OS_14.6 - To see and hear a word, we inefficiently combine features but efficiently combine streams

Dubois, M. 1, 2 , Poeppel, D. 2 & Pelli, D. G. 2

1 Laboratoire Cognition, Langage et Développement, Université Libre de Bruxelles, Brussels, Belgium
2 Psychology and Neural Science, New York University, New York, USA

To recognize an object, we detect and bind the features it is made of. We also merge information across the senses into a coherent percept of our external environment. In general, how well do we combine information from several sources, be they features, cues, or sensory modalities? Building on the classic efficiency approach, here we introduce a “relative efficiency” paradigm to assess binding. We measure the energy threshold as a function of object extent (a word) or for a combination as opposed to each component alone (audio and visual). Efficient binding has a fixed energy threshold, independent of length or distribution among modalities.

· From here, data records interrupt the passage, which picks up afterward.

[config.mk]
export PLATFORM = sky130hd
export DESIGN_NAME = ksm_ram
export DESIGN_NICKNAME = d
export VERILOG_FILES = /design/src/hw/rtl/ksm_ram.sv
export SDC_FILE = /design/constraint.sdc
export NUM_CORES = 1
export LEC_CHECK = 0
export ABC_CLOCK_PERIOD_IN_PS = 1800
export BUFFER_PORTS_ARGS = -buffer_cell sky130_fd_sc_hd__buf_2
export CAP_MARGIN = 20
export CELL_PAD_IN_SITES_DETAIL_PLACEMENT = 0
export CELL_PAD_IN_SITES_GLOBAL_PLACEMENT = 1
export CORE_ASPECT_RATIO = 1.25
export CORE_MARGIN = 2
export CORE_UTILIZATION = 50
export CTS_CLUSTER_SIZE = 10
export DETAILED_ROUTE_END_ITERATION = 16
export HOLD_SLACK_MARGIN = 0.08
export PLACE_DENSITY_LB_ADDON = 0.1
export SETUP_SLACK_MARGIN = 0.4
export SLEW_MARGIN = 5
export SYNTH_ARGS = -nofsm -noshare
export SYNTH_HDL_FRONTEND = slang
export SYNTH_SLANG_ARGS = --single-unit
[constraint.sdc]
create_clock -name clk -period 1.8 [get_ports clk]
set_input_delay 0.09 -clock clk [delete_from_list [all_inputs] [get_ports clk]]
set_output_delay 0.09 -clock clk [all_outputs]
set_load 0.03 [all_outputs]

Inefficient binding requires more energy as length or number of modalities increases. Our results reveal an amazing dichotomy. Energy is integrated inefficiently within each modality: Observers need more energy to recognize longer words, whether seen or heard. However, text and speech summate perfectly: Observers require the same overall energy, irrespective of its distribution across eye and ear. Thus, to see and hear a word, we inefficiently combine features but efficiently combine streams.